Provided material section start
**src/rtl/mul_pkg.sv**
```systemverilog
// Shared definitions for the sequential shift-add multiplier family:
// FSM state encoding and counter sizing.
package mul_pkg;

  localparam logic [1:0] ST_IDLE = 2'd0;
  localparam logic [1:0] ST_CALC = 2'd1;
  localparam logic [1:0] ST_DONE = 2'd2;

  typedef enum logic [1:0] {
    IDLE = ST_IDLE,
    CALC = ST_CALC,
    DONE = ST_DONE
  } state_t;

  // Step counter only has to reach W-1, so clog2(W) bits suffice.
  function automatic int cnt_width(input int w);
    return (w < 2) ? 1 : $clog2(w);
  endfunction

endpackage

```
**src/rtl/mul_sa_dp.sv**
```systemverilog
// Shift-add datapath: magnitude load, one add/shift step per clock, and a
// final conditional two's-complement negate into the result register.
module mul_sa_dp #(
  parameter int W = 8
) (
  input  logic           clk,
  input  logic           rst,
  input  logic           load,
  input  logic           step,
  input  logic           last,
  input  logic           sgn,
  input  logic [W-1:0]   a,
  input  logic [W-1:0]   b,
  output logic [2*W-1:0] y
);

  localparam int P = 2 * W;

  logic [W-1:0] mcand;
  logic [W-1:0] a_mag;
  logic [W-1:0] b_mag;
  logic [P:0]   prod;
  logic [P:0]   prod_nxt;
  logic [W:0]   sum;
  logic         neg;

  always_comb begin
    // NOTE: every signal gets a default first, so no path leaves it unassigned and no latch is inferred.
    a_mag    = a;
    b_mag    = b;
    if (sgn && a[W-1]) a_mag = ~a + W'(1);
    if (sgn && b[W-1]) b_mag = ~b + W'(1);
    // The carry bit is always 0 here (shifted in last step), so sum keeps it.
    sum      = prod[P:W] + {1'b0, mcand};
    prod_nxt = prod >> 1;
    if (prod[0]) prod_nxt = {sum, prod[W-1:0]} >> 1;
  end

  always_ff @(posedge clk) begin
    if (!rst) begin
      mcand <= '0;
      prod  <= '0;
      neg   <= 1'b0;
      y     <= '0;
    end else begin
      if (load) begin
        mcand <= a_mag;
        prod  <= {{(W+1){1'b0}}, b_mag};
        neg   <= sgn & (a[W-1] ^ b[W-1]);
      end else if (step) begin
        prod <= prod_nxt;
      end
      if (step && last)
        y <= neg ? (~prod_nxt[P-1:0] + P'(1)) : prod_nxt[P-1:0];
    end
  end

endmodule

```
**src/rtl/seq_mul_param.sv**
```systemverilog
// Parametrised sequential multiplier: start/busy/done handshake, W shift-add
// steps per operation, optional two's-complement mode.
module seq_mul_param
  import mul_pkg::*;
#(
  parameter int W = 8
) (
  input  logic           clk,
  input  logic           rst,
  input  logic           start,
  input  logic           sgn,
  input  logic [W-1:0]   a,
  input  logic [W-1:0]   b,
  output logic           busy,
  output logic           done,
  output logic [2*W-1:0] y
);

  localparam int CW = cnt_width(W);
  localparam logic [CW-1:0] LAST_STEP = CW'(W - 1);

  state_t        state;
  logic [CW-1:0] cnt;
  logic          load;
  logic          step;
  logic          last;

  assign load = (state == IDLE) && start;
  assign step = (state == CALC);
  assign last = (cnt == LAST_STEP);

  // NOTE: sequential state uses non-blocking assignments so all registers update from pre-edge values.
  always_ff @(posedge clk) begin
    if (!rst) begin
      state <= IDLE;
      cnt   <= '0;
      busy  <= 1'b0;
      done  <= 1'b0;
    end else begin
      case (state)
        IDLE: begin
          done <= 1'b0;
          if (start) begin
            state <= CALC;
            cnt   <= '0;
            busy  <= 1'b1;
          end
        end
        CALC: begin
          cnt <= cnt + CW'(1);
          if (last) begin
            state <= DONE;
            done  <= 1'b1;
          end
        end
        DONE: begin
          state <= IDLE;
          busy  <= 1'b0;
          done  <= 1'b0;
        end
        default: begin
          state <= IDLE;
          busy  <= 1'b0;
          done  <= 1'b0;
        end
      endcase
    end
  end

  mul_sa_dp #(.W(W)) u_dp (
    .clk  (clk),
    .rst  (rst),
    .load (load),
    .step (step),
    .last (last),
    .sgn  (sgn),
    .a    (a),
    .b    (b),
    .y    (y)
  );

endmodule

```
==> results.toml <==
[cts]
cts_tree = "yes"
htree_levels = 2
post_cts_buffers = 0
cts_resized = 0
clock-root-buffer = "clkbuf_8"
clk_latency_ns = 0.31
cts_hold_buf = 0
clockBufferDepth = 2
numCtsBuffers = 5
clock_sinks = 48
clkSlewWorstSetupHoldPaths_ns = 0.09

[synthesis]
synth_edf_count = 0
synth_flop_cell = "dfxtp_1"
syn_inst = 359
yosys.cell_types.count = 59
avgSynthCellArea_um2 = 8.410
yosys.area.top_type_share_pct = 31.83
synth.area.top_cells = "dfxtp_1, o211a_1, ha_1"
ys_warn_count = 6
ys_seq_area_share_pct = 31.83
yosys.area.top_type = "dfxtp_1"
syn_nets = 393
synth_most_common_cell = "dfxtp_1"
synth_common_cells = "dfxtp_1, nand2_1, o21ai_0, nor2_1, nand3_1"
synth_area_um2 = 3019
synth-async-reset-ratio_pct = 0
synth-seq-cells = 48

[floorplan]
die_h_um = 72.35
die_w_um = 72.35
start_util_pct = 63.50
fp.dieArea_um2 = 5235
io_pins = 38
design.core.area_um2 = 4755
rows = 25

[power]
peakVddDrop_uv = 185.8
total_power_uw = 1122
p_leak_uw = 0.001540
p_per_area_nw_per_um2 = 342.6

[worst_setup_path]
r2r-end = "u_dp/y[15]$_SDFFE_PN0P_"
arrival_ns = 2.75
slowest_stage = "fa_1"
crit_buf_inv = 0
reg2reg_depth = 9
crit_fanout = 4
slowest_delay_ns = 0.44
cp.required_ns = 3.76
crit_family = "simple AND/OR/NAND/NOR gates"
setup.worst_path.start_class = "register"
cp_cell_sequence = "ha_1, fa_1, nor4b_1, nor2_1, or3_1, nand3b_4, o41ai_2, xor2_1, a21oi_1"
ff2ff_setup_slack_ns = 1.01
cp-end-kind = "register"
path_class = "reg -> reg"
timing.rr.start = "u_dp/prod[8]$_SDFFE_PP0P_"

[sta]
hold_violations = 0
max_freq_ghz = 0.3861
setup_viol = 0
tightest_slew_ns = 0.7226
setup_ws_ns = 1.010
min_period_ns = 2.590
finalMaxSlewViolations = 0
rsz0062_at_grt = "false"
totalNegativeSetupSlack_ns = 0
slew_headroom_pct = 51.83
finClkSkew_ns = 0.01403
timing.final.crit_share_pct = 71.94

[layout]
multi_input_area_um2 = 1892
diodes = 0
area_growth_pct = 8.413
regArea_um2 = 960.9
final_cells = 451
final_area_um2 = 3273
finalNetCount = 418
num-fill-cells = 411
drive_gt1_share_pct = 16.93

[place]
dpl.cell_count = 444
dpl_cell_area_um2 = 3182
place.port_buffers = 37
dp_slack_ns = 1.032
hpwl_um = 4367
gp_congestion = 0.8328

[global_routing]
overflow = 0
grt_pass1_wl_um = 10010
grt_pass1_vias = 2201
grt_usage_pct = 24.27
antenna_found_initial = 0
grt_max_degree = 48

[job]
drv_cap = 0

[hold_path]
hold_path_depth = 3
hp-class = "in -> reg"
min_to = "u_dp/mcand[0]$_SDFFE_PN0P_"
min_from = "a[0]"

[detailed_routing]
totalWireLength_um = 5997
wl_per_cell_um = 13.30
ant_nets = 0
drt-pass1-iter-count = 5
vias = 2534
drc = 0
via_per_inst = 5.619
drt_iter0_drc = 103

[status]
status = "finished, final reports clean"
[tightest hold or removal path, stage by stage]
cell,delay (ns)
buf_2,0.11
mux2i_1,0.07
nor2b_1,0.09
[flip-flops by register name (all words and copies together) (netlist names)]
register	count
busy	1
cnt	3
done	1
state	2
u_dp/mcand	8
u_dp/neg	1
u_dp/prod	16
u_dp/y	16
## src/rtl/alu_pkg.sv

```systemverilog
// Shared ALU/divider definitions: ALU selector codes, divider FSM states,
// and the divider iteration-counter width helper.
package alu_pkg;

  localparam logic [2:0] ALU_ADD = 3'd0;
  localparam logic [2:0] ALU_SUB = 3'd1;
  localparam logic [2:0] ALU_NOT = 3'd2;
  localparam logic [2:0] ALU_AND = 3'd3;
  localparam logic [2:0] ALU_OR  = 3'd4;
  localparam logic [2:0] ALU_XOR = 3'd5;
  localparam logic [2:0] ALU_SLT = 3'd6;
  localparam logic [2:0] ALU_EQ  = 3'd7;

  typedef enum logic [1:0] {
    IDLE = 2'd0,
    CALC = 2'd1,
    DONE = 2'd2
  } div_state_t;

  // DIV_CNT_W: bits needed to hold the counter value WIDTH
  function automatic int div_cnt_w(input int width);
    return $clog2(width + 1);
  endfunction

endpackage

```

## src/rtl/alu_div_step.sv

```systemverilog
// One restoring division step: shift in a dividend bit, trial-subtract.
// Ports: rem (partial remainder), bit_in, divisor -> rem_next, q_bit.
module alu_div_step
  import alu_pkg::*;
#(
  parameter int WIDTH = 4
) (
  input  logic [WIDTH-1:0] rem,
  input  logic             bit_in,
  input  logic [WIDTH-1:0] divisor,
  output logic [WIDTH-1:0] rem_next,
  output logic             q_bit
);

  logic [WIDTH:0]   shifted;
  logic [WIDTH+1:0] diff;
  logic             borrow;

  assign shifted = {rem, bit_in};
  assign diff    = {1'b0, shifted} - {2'b00, divisor};
  // Same borrow sense as the ALU subtract: 1 means shifted < divisor
  assign borrow  = diff[WIDTH+1];
  assign q_bit   = ~borrow;
  // Either branch is below divisor, so the top bit is always zero
  assign rem_next = borrow ? shifted[WIDTH-1:0] : diff[WIDTH-1:0];

endmodule

```

## src/rtl/alu_divider.sv

```systemverilog
// Multi-cycle restoring divider with valid/ready request/response.
// Ports: clk, rst_n, in_valid/in_ready, dividend, divisor, [is_signed],
//   out_valid/out_ready, quotient, remainder, div_by_zero, busy.
// Macro ALU_DIVIDER_SIGNED_EN adds is_signed and signed fix-up.
module alu_divider
  import alu_pkg::*;
#(
  parameter int WIDTH = 4
) (
  input  logic             clk,
  input  logic             rst_n,
  input  logic             in_valid,
  output logic             in_ready,
  input  logic [WIDTH-1:0] dividend,
  input  logic [WIDTH-1:0] divisor,
`ifdef ALU_DIVIDER_SIGNED_EN
  input  logic             is_signed,
`endif
  output logic             out_valid,
  input  logic             out_ready,
  output logic [WIDTH-1:0] quotient,
  output logic [WIDTH-1:0] remainder,
  output logic             div_by_zero,
  output logic             busy
);

  localparam int CW = div_cnt_w(WIDTH);

  div_state_t       state;
  logic [WIDTH-1:0] rem_q;
  logic [WIDTH-1:0] q_q;
  logic [WIDTH-1:0] dsr_q;
  logic [CW-1:0]    cnt;

  logic [WIDTH-1:0] rem_next;
  logic             q_bit;
  logic [WIDTH-1:0] q_next;

  logic [WIDTH-1:0] a_op;
  logic [WIDTH-1:0] b_op;
  logic             ovf;
  logic [WIDTH-1:0] q_fix;
  logic [WIDTH-1:0] r_fix;

`ifdef ALU_DIVIDER_SIGNED_EN
  logic neg_q;
  logic neg_r;
  logic sn_q;
  logic sn_r;
`endif

  assign in_ready = (state == IDLE);
  assign busy     = (state != IDLE);

  alu_div_step #(.WIDTH(WIDTH)) u_step (
    .rem      (rem_q),
    .bit_in   (q_q[WIDTH-1]),
    .divisor  (dsr_q),
    .rem_next (rem_next),
    .q_bit    (q_bit)
  );

  assign q_next = {q_q[WIDTH-2:0], q_bit};

  // Operand preparation: magnitudes and overflow detect for signed
  always_comb begin
    a_op = dividend;
    b_op = divisor;
    ovf  = 1'b0;
`ifdef ALU_DIVIDER_SIGNED_EN
    sn_q = 1'b0;
    sn_r = 1'b0;
    if (is_signed) begin
      sn_r = dividend[WIDTH-1];
      sn_q = dividend[WIDTH-1] ^ divisor[WIDTH-1];
      a_op = dividend[WIDTH-1] ? -dividend : dividend;
      b_op = divisor[WIDTH-1] ? -divisor : divisor;
      ovf  = (dividend == {1'b1, {(WIDTH-1){1'b0}}})
           && (&divisor);
    end
`endif
  end

  // Sign fix-up applied on the final step, on the way into DONE
  always_comb begin
    q_fix = q_next;
    r_fix = rem_next;
`ifdef ALU_DIVIDER_SIGNED_EN
    if (neg_q) q_fix = -q_next;
    if (neg_r) r_fix = -rem_next;
`endif
  end

  always_ff @(posedge clk or negedge rst_n) begin
    if (!rst_n) begin
      state       <= IDLE;
      rem_q       <= '0;
      q_q         <= '0;
      dsr_q       <= '0;
      cnt         <= '0;
      quotient    <= '0;
      remainder   <= '0;
      div_by_zero <= 1'b0;
      out_valid   <= 1'b0;
`ifdef ALU_DIVIDER_SIGNED_EN
      neg_q       <= 1'b0;
      neg_r       <= 1'b0;
`endif
    end else begin
      unique case (state)
        IDLE: begin
          if (in_valid) begin
            if (divisor == '0) begin
              quotient    <= '1;
              remainder   <= dividend;
              div_by_zero <= 1'b1;
              out_valid   <= 1'b1;
              state       <= DONE;
            end else if (ovf) begin
              quotient    <= dividend;
              remainder   <= '0;
              div_by_zero <= 1'b0;
              out_valid   <= 1'b1;
              state       <= DONE;
            end else begin
              rem_q       <= '0;
              q_q         <= a_op;
              dsr_q       <= b_op;
              cnt         <= CW'(WIDTH);
              div_by_zero <= 1'b0;
`ifdef ALU_DIVIDER_SIGNED_EN
              neg_q       <= sn_q;
              neg_r       <= sn_r;
`endif
              state       <= CALC;
            end
          end
        end
        CALC: begin
          rem_q <= rem_next;
          q_q   <= q_next;
          cnt   <= cnt - 1'b1;
          if (cnt == CW'(1)) begin
            quotient  <= q_fix;
            remainder <= r_fix;
            out_valid <= 1'b1;
            state     <= DONE;
          end
        end
        DONE: begin
          if (out_ready) begin
            out_valid <= 1'b0;
            state     <= IDLE;
          end
        end
        default: state <= IDLE;
      endcase
    end
  end

endmodule

```

## config.mk

```make
export PLATFORM = sky130hd
export DESIGN_NAME = alu_divider
export DESIGN_NICKNAME = d
export VERILOG_FILES = /design/src/rtl/alu_pkg.sv /design/src/rtl/alu_div_step.sv /design/src/rtl/alu_divider.sv
export SDC_FILE = /design/constraint.sdc
export NUM_CORES = 1
export LEC_CHECK = 0
export CAP_MARGIN = 5
export CELL_PAD_IN_SITES_DETAIL_PLACEMENT = 0
export CELL_PAD_IN_SITES_GLOBAL_PLACEMENT = 1
export CORE_MARGIN = 2
export CORE_UTILIZATION = 35
export CTS_BUF_LIST = sky130_fd_sc_hd__clkbuf_4 sky130_fd_sc_hd__clkbuf_8 sky130_fd_sc_hd__clkbuf_16
export DETAILED_ROUTE_END_ITERATION = 16
export PLACE_DENSITY = 0.73
export SETUP_SLACK_MARGIN = 0.15
export SLEW_MARGIN = 15
export SYNTH_ARGS = -nofsm -noshare
export SYNTH_HDL_FRONTEND = slang
export SYNTH_HIERARCHICAL = 1
export SYNTH_SLANG_ARGS = --single-unit
```

## constraint.sdc

```tcl
create_clock -name clk -period 2.1 [get_ports clk]
set_input_delay 0.42 -clock clk [delete_from_list [all_inputs] [get_ports clk]]
set_output_delay 0.42 -clock clk [all_outputs]
set_load 0.005 [all_outputs]
```

==> impl_metrics.py <==
metrics = {
    "place": {
        "dp_cells": 226,
        "pre_cts_slack_ns": -0.184,
        "place.port_buffers": 23,
        "dpl.hpwl_um": 2660,
        "routabilityCongestion": 0.767,
    },
    "status": {
        "violations": "negative setup slack",
        "status": "finished with violations",
    },
    "finish": {
        "antenna_cells": 0,
        "nFillCells": 372,
        "area_growth_from_synthesis_to_final_layout_pct": 39.4,
        "final_cells": 235,
        "share_of_final_layout_standard_cells_stronger_than_drive_strength_1": 0.303,
        "finalNetCount": 205,
    },
    "cts": {
        "cts_made_buffers": 3,
        "cts_hold_repair.buffers": 0,
        "clock-sinks": 27,
        "cts.reportedPaths.clkPinSlew_ns": 0.09,
        "cts_htree_levels": 1,
        "clock_latency_ns": 0.27,
        "tritoncts_clock_tree": "built",
        "ctsRootBufferMaster": "clkbuf_8",
        "clock_path_buffers": 2,
    },
    "floorplan": {
        "placement_rows": 23,
        "dieArea_sq_um": 4770,
        "floorplan.initialDensity": 0.368,
        "design.portCount": 24,
        "fp.coreArea_sq_um": 4030,
        "die-height_um": 69.1,
        "die_width_um": 69.1,
    },
    "routing": {
        "vias": 1193,
        "drt_iter0_markers": 52,
        "post_drt_via_cell_ratio": 5.08,
        "firstDrtPassIters": 4,
        "drt-total-wl_um": 3410,
        "drc": 0,
        "routed_wire_length_per_instance_um": 14.5,
        "antenna_violating_nets_post_route": 0,
    },
    "power": {
        "cell_internal_pwr_mw": 2.24,
        "max-vdd-ir-drop_mv": 0.548,
        "p_sw_frac": 0.360,
        "power_density_nw_per_um2": 1690,
        "switching_power_mw": 1.26,
        "static-leakage-power_nw": 0.906,
        "share_comb_of_total_power": 0.633,
        "pwr-share-seq": 0.282,
        "clockPowerShare": 0.085,
    },
    "global_routing": {
        "grt-ovfl-total": 0,
        "antenna_found_initial": 0,
        "grt_start_max_net_pins": 28,
        "grt_pass1_wl_um": 6150,
        "global_route.usage.total": 0.160,
        "grt_pass1_vias": 1304,
    },
    "synth": {
        "synthArstFlopShare": 1.00,
        "ys_seq_area_frac": 0.456,
        "synthMostInstantiatedCell": "dfrtp_1",
        "synth_edf_count": 0,
        "synth.cells.most_frequent": "27 x dfrtp_1, 15 x nor2_1, 11 x inv_1",
        "synth.cell_area_sq_um": 1480,
        "netlist_instances": 137,
        "synth-warning-count": 6,
        "mapped_nets": 156,
        "postSynthRegisterBits": 27,
        "synth_top_flop_cell": "dfrtp_1",
        "cell_taking_the_most_area_after_synthesis": "dfrtp_1",
        "dominant_cells_by_area_after_synthesis": "dfrtp_1 46%, ha_1 5.1%, mux2_2 4.6%",
        "synth.top_cell.area_share": 0.456,
        "synth_cell_types": 40,
        "avgSynthCellArea_sq_um": 10.8,
    },
    "sta": {
        "setup_viol_count_final": 3,
        "maxSlewViolCount": 0,
        "fin_crit_sh": 1.06,
        "fmaxAchievable_mhz": 448,
        "timing.final.crit_period_ns": 2.23,
        "setup-tns-final_ns": -0.360,
        "timing.clock.skew_ns": 0.00165,
        "timing_worst_slew_pin_value_ns": 0.429,
        "setup_ws_ns": -0.134,
        "worst_slew_margin_relative_to_its_limit": 0.714,
        "rsz0062_at_grt": "true",
        "final_hold_vio_count": 0,
    },
    "worst_setup_path": {
        "path_class": "reg -> reg",
        "critPathLaunchType": "register",
        "worstPathArrival_ns": 2.40,
        "critical_path_required_ns": 2.26,
        "crit_path_end_kind": "register",
        "cp_max_fo": 3,
    },
    "run": {
        "drv.max_cap_violation_count": 0,
    },
    "min_path": {
        "hold_path_class": "reg -> reg",
    },
}
[what timing repair did]
action / in CTS / in global routing
resized for setup: 8 / 8
buffers inserted: 3 / 2
pin swaps: 0 / 2
endpoints found under the setup margin: 8 / 14
[power by group through the flow]
stage | Sequential, mW | Combinational [mW] | Clock, mW
after floorplan | 0.914 | 1.21 | 0
after global placement | 0.957 | 1.83 | 0
after detailed placement | 0.978 | 1.88 | 0
after CTS | 0.973 | 2.10 | 0.311
after global routing | 1.03 | 2.44 | 0.326
final | 0.985 | 2.21 | 0.297
[metrics by stage]
| stage | instance area [sq um] | power (mW) | hold slack [ns] | util |
|---|---|---|---|---|
| after floorplan | 1490 | 2.13 | 0.124 | - |
| after global placement | 1910 | 2.78 | 0.463 | 0.475 |
| after detailed placement | 1910 | 2.85 | 0.475 | 0.475 |
| after CTS | 2020 | 3.38 | 0.498 | 0.502 |
| after global routing | 2070 | 3.79 | 0.537 | 0.513 |
| final | 2070 | 3.49 | 0.491 | 0.513 |
[logic make-up (layout without fill, tap and decap cells)]
group                    count (synthesis)  after routing  synth area share
flip-flops                              27             27             0.456
buffers and inverters                   16             64            0.0481
adder cells (fa/ha/maj)                  7              7            0.0641
AND/OR/NAND/NOR                         35             35             0.141
XOR/XNOR                                 1              1           0.00591
AO/OA/AOI/OAI                           35             35             0.154
multiplexers                            16             16             0.131
[registers in the layout (all words and copies together), names as in the netlist]
signal,flops
dsr_q,4
q_q,4
quotient,4
rem_q,4
remainder,4
cnt,3
state,2
div_by_zero,1
out_valid,1
[layer usage]
| metal | vias to the layer above | GRT usage | routed length, um |
|---|---|---|---|
| met5 | - | 0 | 0 |
| met4 | 0 | 0.0566 | 39 |
| met3 | 4 | 0.0190 | 39 |
| met2 | 13 | 0.291 | 1780 |
| met1 | 588 | 0.195 | 1540 |
| li1 | 588 | - | - |
[area by class of cell]
type	count	area [sq um]	share of cell area
clock buffers	3	41.3	0.0200
clock inverters	1	5.00	0.00242
inverters	11	41.3	0.0200
multi-input cells	94	810	0.392
flip-flops and latches	27	678	0.328
well taps	50	62.6	0.0303
repair buffers	49	429	0.208
[placed cells by master, fill, tap and decap left out, types with 2 or more instances in the layout]
cell type	count
clkdlybuf4s50_1	23
mux2_4	9
nor2_1	13
a22o_1	4
inv_2	2
nand2_1	2
ha_4	2
mux2_1	4
nand2b_1	2
clkbuf_8	3
ha_1	4
buf_4	25
dfrtp_2	2
a211oi_1	2
a21oi_1	8
a31oi_1	4
o21ai_1	2
inv_1	9
nor3_1	2
mux2_2	2
o21ai_0	8
nor2b_1	3
dfrtp_1	25
[worst paths after layout]
kind	start	slack, ns	cells past startpoint	end
min reg2reg	div_by_zero$_DFFE_PN0P_	0.49	2	div_by_zero$_DFFE_PN0P_
max reg2reg	dsr_q[1]$_DFFE_PN0P_	-0.13	8	remainder[2]$_DFFE_PN0P_
max in group asynchronous	rst_n	1.31	2	state[1]$_DFFE_PN0P_
min in group asynchronous	rst_n	0.51	2	q_q[1]$_DFFE_PN0P_
min	div_by_zero$_DFFE_PN0P_	0.49	2	div_by_zero$_DFFE_PN0P_
max	dsr_q[1]$_DFFE_PN0P_	-0.13	8	remainder[2]$_DFFE_PN0P_
[worst max-delay path: stages, from the launching register on]
cell	delay, ns
dfrtp_1	0.39
inv_2	0.08
ha_4	0.20
nor2b_4	0.12
o31a_1	0.28
nor3_4	0.21
mux2_4	0.34
mux2_4	0.26
mux2_4	0.26
(Power assumes the default switching activity.)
Provided material section end
What you will do. Show, from the entries above, every line that includes the string "NOTE".

Solved problem.
    // NOTE: every signal gets a default first, so no path leaves it unassigned and no latch is inferred.
  // NOTE: sequential state uses non-blocking assignments so all registers update from pre-edge values.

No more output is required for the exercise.